There's certainly a largish cost to concentrating CO2 from the atmosphere. Carbon Engineering, one of the companies in the DAC space, claims 8.8 GJ/ton. Just some back of the napkin comparison to the enthalpy of formation for CO2 and H2O (+ adding an assumed 70% efficiency for CO2 dissociation and water electrolysis), and assuming we're building hydrocarbons with a 2:1 H:C ratio, that would mean a roughly 40% energy penalty compared to starting with a concentrated CO2 feedstock.

One the plus side you get a fuel with cheaper and safer handling, better energy density, and compatibility with existing equipment. Hard to say which approach will win. Might well be as you said, that for large industrial users that can take appropriate precautions like maritime shipping or peaker power plants ammonia will be a better solution, but for other smaller scale usage synthetic hydrocarbons will win.

[ncmncm]

They still loft hydrazine on birds already designed, but plan to use a non-toxic, and otherwise actually better alternative in new designs.

Hydrazine is troublesome because it is readily absorbed through the skin, in liquid form, or the lungs, in vapor form, whence it destroys the liver and other internal organs. As vapor it is slightly heavier than air, so its vapor spreads out from point of release.

When you see dramatic videos of spilled ammonia, that is generally liquid, either boiling anhydrous or dissolved in water and spreading out on the ground. Purely gaseous leaks go up. But liquid spills can be pretty bad.

All that said, synthetic hydrocarbon fuels will clearly be better for small and consumer-grade use in places where batteries do not suffice.

[coderenegade]

"I'm pretty sure we can go through that iceberg." --Captain of the Titanic, probably.

"Might as well go with hydrazine." --Unknown, heard before explosion.

I missed the bit on ethanol when I skimmed through the first time, but you're right. That's actually fairly exciting if it's something that can be scaled.

The part that baffles me is that if you have a workable fuel like ethanol, from an efficient process that doesn't compete with arable land, why try to make petrol from it?
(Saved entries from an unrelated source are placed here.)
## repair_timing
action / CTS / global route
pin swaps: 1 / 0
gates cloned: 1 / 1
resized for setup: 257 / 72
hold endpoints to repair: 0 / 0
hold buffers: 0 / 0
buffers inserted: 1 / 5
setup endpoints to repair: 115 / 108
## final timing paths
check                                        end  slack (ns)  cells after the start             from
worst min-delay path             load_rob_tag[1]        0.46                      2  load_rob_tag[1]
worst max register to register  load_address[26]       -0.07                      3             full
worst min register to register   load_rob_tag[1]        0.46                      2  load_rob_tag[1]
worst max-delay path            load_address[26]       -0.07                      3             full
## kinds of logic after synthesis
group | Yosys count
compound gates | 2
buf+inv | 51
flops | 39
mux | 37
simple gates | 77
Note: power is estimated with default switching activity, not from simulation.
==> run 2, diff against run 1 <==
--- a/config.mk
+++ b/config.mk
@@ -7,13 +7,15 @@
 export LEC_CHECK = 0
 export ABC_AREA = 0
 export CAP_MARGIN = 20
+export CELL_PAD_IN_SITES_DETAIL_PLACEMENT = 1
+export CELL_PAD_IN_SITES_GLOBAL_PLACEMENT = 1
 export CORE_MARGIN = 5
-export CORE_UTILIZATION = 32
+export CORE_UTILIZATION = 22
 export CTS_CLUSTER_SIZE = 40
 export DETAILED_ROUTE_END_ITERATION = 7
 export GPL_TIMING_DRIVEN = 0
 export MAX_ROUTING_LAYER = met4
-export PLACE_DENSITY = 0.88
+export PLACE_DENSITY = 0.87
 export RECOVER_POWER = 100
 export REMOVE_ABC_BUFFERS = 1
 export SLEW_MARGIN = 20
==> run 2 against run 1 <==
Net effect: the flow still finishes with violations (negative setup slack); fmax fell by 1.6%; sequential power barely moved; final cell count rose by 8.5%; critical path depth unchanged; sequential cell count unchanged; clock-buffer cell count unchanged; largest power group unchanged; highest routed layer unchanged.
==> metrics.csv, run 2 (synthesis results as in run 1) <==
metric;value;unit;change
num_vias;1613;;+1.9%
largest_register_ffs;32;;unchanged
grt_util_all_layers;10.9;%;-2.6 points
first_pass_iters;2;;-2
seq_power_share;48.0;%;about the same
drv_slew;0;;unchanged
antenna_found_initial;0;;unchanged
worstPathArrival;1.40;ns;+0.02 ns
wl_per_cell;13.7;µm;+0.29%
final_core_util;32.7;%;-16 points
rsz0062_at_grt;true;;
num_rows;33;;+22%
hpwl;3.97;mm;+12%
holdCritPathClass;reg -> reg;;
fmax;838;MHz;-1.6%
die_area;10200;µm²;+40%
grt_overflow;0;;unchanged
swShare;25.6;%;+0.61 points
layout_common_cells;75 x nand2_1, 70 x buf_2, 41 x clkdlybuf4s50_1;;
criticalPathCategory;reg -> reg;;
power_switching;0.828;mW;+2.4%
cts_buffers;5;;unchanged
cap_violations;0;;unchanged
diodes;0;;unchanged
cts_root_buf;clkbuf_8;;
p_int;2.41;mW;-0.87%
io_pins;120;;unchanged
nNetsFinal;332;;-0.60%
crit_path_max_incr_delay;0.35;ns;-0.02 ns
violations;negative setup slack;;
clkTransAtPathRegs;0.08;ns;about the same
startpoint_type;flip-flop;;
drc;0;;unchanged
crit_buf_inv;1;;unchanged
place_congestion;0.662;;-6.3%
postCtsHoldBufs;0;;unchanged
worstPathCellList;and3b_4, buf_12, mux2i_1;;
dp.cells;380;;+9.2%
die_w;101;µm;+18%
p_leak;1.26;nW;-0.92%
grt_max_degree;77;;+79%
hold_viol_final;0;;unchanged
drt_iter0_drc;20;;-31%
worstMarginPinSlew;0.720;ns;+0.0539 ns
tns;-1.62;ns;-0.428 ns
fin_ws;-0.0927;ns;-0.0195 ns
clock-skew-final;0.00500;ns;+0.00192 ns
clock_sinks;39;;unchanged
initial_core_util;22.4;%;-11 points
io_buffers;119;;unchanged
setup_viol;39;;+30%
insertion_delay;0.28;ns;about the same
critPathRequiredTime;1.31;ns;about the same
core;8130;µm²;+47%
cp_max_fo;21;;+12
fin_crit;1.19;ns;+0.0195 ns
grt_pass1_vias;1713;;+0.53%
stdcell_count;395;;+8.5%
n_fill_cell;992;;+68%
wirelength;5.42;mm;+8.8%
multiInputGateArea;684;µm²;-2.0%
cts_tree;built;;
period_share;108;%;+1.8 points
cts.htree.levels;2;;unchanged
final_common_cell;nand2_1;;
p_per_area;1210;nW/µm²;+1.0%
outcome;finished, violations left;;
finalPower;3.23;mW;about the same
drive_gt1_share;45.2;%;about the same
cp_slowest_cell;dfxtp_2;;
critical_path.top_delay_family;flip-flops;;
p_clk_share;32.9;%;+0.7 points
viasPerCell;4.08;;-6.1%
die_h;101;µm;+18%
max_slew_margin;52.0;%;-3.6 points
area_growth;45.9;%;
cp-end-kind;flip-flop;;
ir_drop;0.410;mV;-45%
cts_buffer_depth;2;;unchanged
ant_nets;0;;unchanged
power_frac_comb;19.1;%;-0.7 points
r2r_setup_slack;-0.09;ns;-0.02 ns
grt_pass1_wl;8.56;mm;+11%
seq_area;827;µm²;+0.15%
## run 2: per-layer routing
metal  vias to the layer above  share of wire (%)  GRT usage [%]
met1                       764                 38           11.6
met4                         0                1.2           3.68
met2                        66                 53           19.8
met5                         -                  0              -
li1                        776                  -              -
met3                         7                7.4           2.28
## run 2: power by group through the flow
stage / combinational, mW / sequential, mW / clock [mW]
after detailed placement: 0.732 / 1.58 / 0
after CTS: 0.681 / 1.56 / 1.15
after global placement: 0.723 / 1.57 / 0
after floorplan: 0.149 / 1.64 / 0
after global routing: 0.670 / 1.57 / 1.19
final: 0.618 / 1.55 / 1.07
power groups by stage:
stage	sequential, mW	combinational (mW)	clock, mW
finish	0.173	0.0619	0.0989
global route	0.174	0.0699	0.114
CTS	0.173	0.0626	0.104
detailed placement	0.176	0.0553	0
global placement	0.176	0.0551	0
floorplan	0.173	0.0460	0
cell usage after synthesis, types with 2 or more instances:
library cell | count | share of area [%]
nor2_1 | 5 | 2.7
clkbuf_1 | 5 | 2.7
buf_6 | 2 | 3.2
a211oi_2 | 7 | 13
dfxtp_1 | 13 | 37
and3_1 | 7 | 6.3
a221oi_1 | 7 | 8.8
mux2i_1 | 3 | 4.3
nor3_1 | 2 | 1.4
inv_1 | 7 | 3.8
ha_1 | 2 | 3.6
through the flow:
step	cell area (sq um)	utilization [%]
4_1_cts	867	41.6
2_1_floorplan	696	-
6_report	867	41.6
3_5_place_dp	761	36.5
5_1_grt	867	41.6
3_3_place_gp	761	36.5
### config.mk
export PLATFORM = sky130hd
export DESIGN_NAME = hex_scan_ctrl
export DESIGN_NICKNAME = d
export VERILOG_FILES = /design/src/rtl/hex_scan_ctrl.sv
export SDC_FILE = /design/constraint.sdc
export NUM_CORES = 1
export LEC_CHECK = 0
export ABC_AREA = 1
export BUFFER_PORTS_ARGS = -buffer_cell sky130_fd_sc_hd__buf_2
export CORE_MARGIN = 3
export CORE_UTILIZATION = 58
export CTS_CLUSTER_DIAMETER = 200
export DETAILED_ROUTE_END_ITERATION = 7
export PLACE_DENSITY = 0.76
export REMOVE_ABC_BUFFERS = 1
export SLEW_MARGIN = 25
export SYNTH_ARGS = -nofsm -noshare
export SYNTH_HDL_FRONTEND = slang
export SYNTH_SLANG_ARGS = --single-unit
### constraint.sdc
create_clock -name clk -period 2.4 [get_ports clk]
set_input_delay 0.24 -clock clk [delete_from_list [all_inputs] [get_ports clk]]
set_output_delay 0.24 -clock clk [all_outputs]
set_load 0.05 [all_outputs]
Ethanol is perfectly fine, and inherently cheaper than any hydrocarbon you would make from it.

[jabl]

> The part that baffles me is that if you have a workable fuel like ethanol, from an efficient process that doesn't compete with arable land, why try to make petrol from it? Ethanol is perfectly fine, and inherently cheaper than any hydrocarbon you would make from it.

Indeed. Even replacing the current usage of ethanol in the gasoline pool would be a huge market, and AFAIU most Otto engines can be relatively cheaply modified to work on up to E85 fuel.

Perhaps they're trying to fly under the radar of the corn ethanol lobby?